THE TASK: Would you set down all of the entries below exactly as they stand?

DATA EXCERPTS:
**src/rtl/sccb_pkg.sv**
```systemverilog
// Shared types and constants for the SCCB command arbiter.
package sccb_pkg;

    typedef enum logic [1:0] {IDLE, ISSUE, GAP} state_t;

    localparam logic [7:0] COM7_ADDR      = 8'h12;
    localparam int         COM7_RESET_BIT = 7;

    localparam int DEF_GAP_CYCLES        = 256;
    localparam int DEF_RESET_WAIT_CYCLES = 250000;
    localparam int DEF_CNT_W             = 18;

endpackage

```
**src/rtl/sccb_rr_pick.sv**
```systemverilog
// Combinational round-robin picker: first set request at or after ptr.
module sccb_rr_pick #(
    parameter int N     = 2,
    parameter int IDX_W = (N > 1) ? $clog2(N) : 1
) (
    input  logic [N-1:0]     req,
    input  logic [IDX_W-1:0] ptr,
    output logic [N-1:0]     gnt_oh,
    output logic [IDX_W-1:0] gnt_idx,
    output logic             any_req
);

    logic [IDX_W:0] pos;
    logic           found;

    assign any_req = |req;

    always_comb begin
        gnt_oh  = '0;
        gnt_idx = '0;
        found   = 1'b0;
        pos     = '0;
        for (int i = 0; i < N; i++) begin
            pos = {1'b0, ptr} + (IDX_W+1)'(i);
            if (pos >= (IDX_W+1)'(N)) begin
                pos = pos - (IDX_W+1)'(N);
            end
            if (!found && req[pos[IDX_W-1:0]]) begin
                found                     = 1'b1;
                gnt_oh[pos[IDX_W-1:0]]    = 1'b1;
                gnt_idx                   = pos[IDX_W-1:0];
            end
        end
    end

endmodule

```
**src/rtl/sccb_cmd_arbiter.sv**
```systemverilog
// Round-robin arbiter feeding one SCCB sender, with post-command gap
// and an extended gap after a COM7 soft-reset write.
module sccb_cmd_arbiter
    import sccb_pkg::*;
#(
    parameter int NUM_REQ           = 2,
    parameter int GAP_CYCLES        = DEF_GAP_CYCLES,
    parameter int RESET_WAIT_CYCLES = DEF_RESET_WAIT_CYCLES,
    parameter int CNT_W             = DEF_CNT_W
) (
    input  logic                 clk,
    input  logic                 rst_n,
    input  logic [NUM_REQ-1:0]   req,
    input  logic [NUM_REQ-1:0]   lock,
    input  logic [16*NUM_REQ-1:0] cmd,
    output logic [NUM_REQ-1:0]   ack,
    output logic                 busy,
    output logic                 snd_send,
    output logic [7:0]           snd_register,
    output logic [7:0]           snd_value,
    input  logic                 snd_taken
);

    localparam int IDX_W = (NUM_REQ > 1) ? $clog2(NUM_REQ) : 1;
    localparam logic [CNT_W-1:0] GAP_LD = CNT_W'(GAP_CYCLES - 1);
    localparam logic [CNT_W-1:0] RST_LD = CNT_W'(RESET_WAIT_CYCLES - 1);

    state_t               state_q, state_d;
    logic [IDX_W-1:0]     ptr_q, ptr_d, ptr_next;
    logic [IDX_W-1:0]     grant_q, pick_idx;
    logic [NUM_REQ-1:0]   grant_oh_q, pick_oh;
    logic                 any_req;
    logic [CNT_W-1:0]     cnt_q, cnt_d;
    logic [15:0]          cmd_sel;
    logic                 soft_rst;
    logic                 send_d, busy_d;
    logic [NUM_REQ-1:0]   ack_d;

    sccb_rr_pick #(
        .N     (NUM_REQ),
        .IDX_W (IDX_W)
    ) u_pick (
        .req     (req),
        .ptr     (ptr_q),
        .gnt_oh  (pick_oh),
        .gnt_idx (pick_idx),
        .any_req (any_req)
    );

    always_comb begin
        cmd_sel = '0;
        for (int i = 0; i < NUM_REQ; i++) begin
            if (pick_oh[i]) cmd_sel = cmd_sel | cmd[16*i +: 16];
        end
    end

    assign soft_rst = (snd_register == COM7_ADDR) &&
                      snd_value[COM7_RESET_BIT];

    assign ptr_next = (grant_q == IDX_W'(NUM_REQ - 1)) ?
                      '0 : grant_q + 1'b1;

    always_ff @(posedge clk or negedge rst_n) begin
        if (!rst_n) state_q <= IDLE;
        else        state_q <= state_d;
    end

    always_comb begin
        state_d = state_q;
        unique case (state_q)
            IDLE:    if (any_req) state_d = ISSUE;
            ISSUE:   if (snd_taken) state_d = GAP;
            GAP:     if (cnt_q == '0) state_d = IDLE;
            default: state_d = IDLE;
        endcase
    end

    always_comb begin
        send_d = (state_d == ISSUE);
        busy_d = (state_d != IDLE);
        ack_d  = (state_q == ISSUE && snd_taken) ? grant_oh_q : '0;
    end

    // Lock keeps the pointer on the current winner for its next command.
    always_comb begin
        cnt_d = cnt_q;
        ptr_d = ptr_q;
        unique case (state_q)
            ISSUE: if (snd_taken) cnt_d = soft_rst ? RST_LD : GAP_LD;
            GAP: begin
                if (cnt_q == '0) begin
                    ptr_d = |(lock & grant_oh_q) ? grant_q : ptr_next;
                end else begin
                    cnt_d = cnt_q - 1'b1;
                end
            end
            default: ;
        endcase
    end

    always_ff @(posedge clk or negedge rst_n) begin
        if (!rst_n) begin
            ptr_q        <= '0;
            cnt_q        <= '0;
            grant_q      <= '0;
            grant_oh_q   <= '0;
            snd_register <= '0;
            snd_value    <= '0;
        end else begin
            ptr_q <= ptr_d;
            cnt_q <= cnt_d;
            if (state_q == IDLE && any_req) begin
                grant_q      <= pick_idx;
                grant_oh_q   <= pick_oh;
                snd_register <= cmd_sel[15:8];
                snd_value    <= cmd_sel[7:0];
            end
        end
    end

    always_ff @(posedge clk or negedge rst_n) begin
        if (!rst_n) begin
            snd_send <= 1'b0;
            busy     <= 1'b0;
            ack      <= '0;
        end else begin
            snd_send <= send_d;
            busy     <= busy_d;
            ack      <= ack_d;
        end
    end

endmodule

```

EXERCISE ANSWER:
**src/rtl/sccb_pkg.sv**
```systemverilog
// Shared types and constants for the SCCB command arbiter.
package sccb_pkg;

    typedef enum logic [1:0] {IDLE, ISSUE, GAP} state_t;

    localparam logic [7:0] COM7_ADDR      = 8'h12;
    localparam int         COM7_RESET_BIT = 7;

    localparam int DEF_GAP_CYCLES        = 256;
    localparam int DEF_RESET_WAIT_CYCLES = 250000;
    localparam int DEF_CNT_W             = 18;

endpackage

```
**src/rtl/sccb_rr_pick.sv**
```systemverilog
// Combinational round-robin picker: first set request at or after ptr.
module sccb_rr_pick #(
    parameter int N     = 2,
    parameter int IDX_W = (N > 1) ? $clog2(N) : 1
) (
    input  logic [N-1:0]     req,
    input  logic [IDX_W-1:0] ptr,
    output logic [N-1:0]     gnt_oh,
    output logic [IDX_W-1:0] gnt_idx,
    output logic             any_req
);

    logic [IDX_W:0] pos;
    logic           found;

    assign any_req = |req;

    always_comb begin
        gnt_oh  = '0;
        gnt_idx = '0;
        found   = 1'b0;
        pos     = '0;
        for (int i = 0; i < N; i++) begin
            pos = {1'b0, ptr} + (IDX_W+1)'(i);
            if (pos >= (IDX_W+1)'(N)) begin
                pos = pos - (IDX_W+1)'(N);
            end
            if (!found && req[pos[IDX_W-1:0]]) begin
                found                     = 1'b1;
                gnt_oh[pos[IDX_W-1:0]]    = 1'b1;
                gnt_idx                   = pos[IDX_W-1:0];
            end
        end
    end

endmodule

```
**src/rtl/sccb_cmd_arbiter.sv**
```systemverilog
// Round-robin arbiter feeding one SCCB sender, with post-command gap
// and an extended gap after a COM7 soft-reset write.
module sccb_cmd_arbiter
    import sccb_pkg::*;
#(
    parameter int NUM_REQ           = 2,
    parameter int GAP_CYCLES        = DEF_GAP_CYCLES,
    parameter int RESET_WAIT_CYCLES = DEF_RESET_WAIT_CYCLES,
    parameter int CNT_W             = DEF_CNT_W
) (
    input  logic                 clk,
    input  logic                 rst_n,
    input  logic [NUM_REQ-1:0]   req,
    input  logic [NUM_REQ-1:0]   lock,
    input  logic [16*NUM_REQ-1:0] cmd,
    output logic [NUM_REQ-1:0]   ack,
    output logic                 busy,
    output logic                 snd_send,
    output logic [7:0]           snd_register,
    output logic [7:0]           snd_value,
    input  logic                 snd_taken
);

    localparam int IDX_W = (NUM_REQ > 1) ? $clog2(NUM_REQ) : 1;
    localparam logic [CNT_W-1:0] GAP_LD = CNT_W'(GAP_CYCLES - 1);
    localparam logic [CNT_W-1:0] RST_LD = CNT_W'(RESET_WAIT_CYCLES - 1);

    state_t               state_q, state_d;
    logic [IDX_W-1:0]     ptr_q, ptr_d, ptr_next;
    logic [IDX_W-1:0]     grant_q, pick_idx;
    logic [NUM_REQ-1:0]   grant_oh_q, pick_oh;
    logic                 any_req;
    logic [CNT_W-1:0]     cnt_q, cnt_d;
    logic [15:0]          cmd_sel;
    logic                 soft_rst;
    logic                 send_d, busy_d;
    logic [NUM_REQ-1:0]   ack_d;

    sccb_rr_pick #(
        .N     (NUM_REQ),
        .IDX_W (IDX_W)
    ) u_pick (
        .req     (req),
        .ptr     (ptr_q),
        .gnt_oh  (pick_oh),
        .gnt_idx (pick_idx),
        .any_req (any_req)
    );

    always_comb begin
        cmd_sel = '0;
        for (int i = 0; i < NUM_REQ; i++) begin
            if (pick_oh[i]) cmd_sel = cmd_sel | cmd[16*i +: 16];
        end
    end

    assign soft_rst = (snd_register == COM7_ADDR) &&
                      snd_value[COM7_RESET_BIT];

    assign ptr_next = (grant_q == IDX_W'(NUM_REQ - 1)) ?
                      '0 : grant_q + 1'b1;

    always_ff @(posedge clk or negedge rst_n) begin
        if (!rst_n) state_q <= IDLE;
        else        state_q <= state_d;
    end

    always_comb begin
        state_d = state_q;
        unique case (state_q)
            IDLE:    if (any_req) state_d = ISSUE;
            ISSUE:   if (snd_taken) state_d = GAP;
            GAP:     if (cnt_q == '0) state_d = IDLE;
            default: state_d = IDLE;
        endcase
    end

    always_comb begin
        send_d = (state_d == ISSUE);
        busy_d = (state_d != IDLE);
        ack_d  = (state_q == ISSUE && snd_taken) ? grant_oh_q : '0;
    end

    // Lock keeps the pointer on the current winner for its next command.
    always_comb begin
        cnt_d = cnt_q;
        ptr_d = ptr_q;
        unique case (state_q)
            ISSUE: if (snd_taken) cnt_d = soft_rst ? RST_LD : GAP_LD;
            GAP: begin
                if (cnt_q == '0) begin
                    ptr_d = |(lock & grant_oh_q) ? grant_q : ptr_next;
                end else begin
                    cnt_d = cnt_q - 1'b1;
                end
            end
            default: ;
        endcase
    end

    always_ff @(posedge clk or negedge rst_n) begin
        if (!rst_n) begin
            ptr_q        <= '0;
            cnt_q        <= '0;
            grant_q      <= '0;
            grant_oh_q   <= '0;
            snd_register <= '0;
            snd_value    <= '0;
        end else begin
            ptr_q <= ptr_d;
            cnt_q <= cnt_d;
            if (state_q == IDLE && any_req) begin
                grant_q      <= pick_idx;
                grant_oh_q   <= pick_oh;
                snd_register <= cmd_sel[15:8];
                snd_value    <= cmd_sel[7:0];
            end
        end
    end

    always_ff @(posedge clk or negedge rst_n) begin
        if (!rst_n) begin
            snd_send <= 1'b0;
            busy     <= 1'b0;
            ack      <= '0;
        end else begin
            snd_send <= send_d;
            busy     <= busy_d;
            ack      <= ack_d;
        end
    end

endmodule

```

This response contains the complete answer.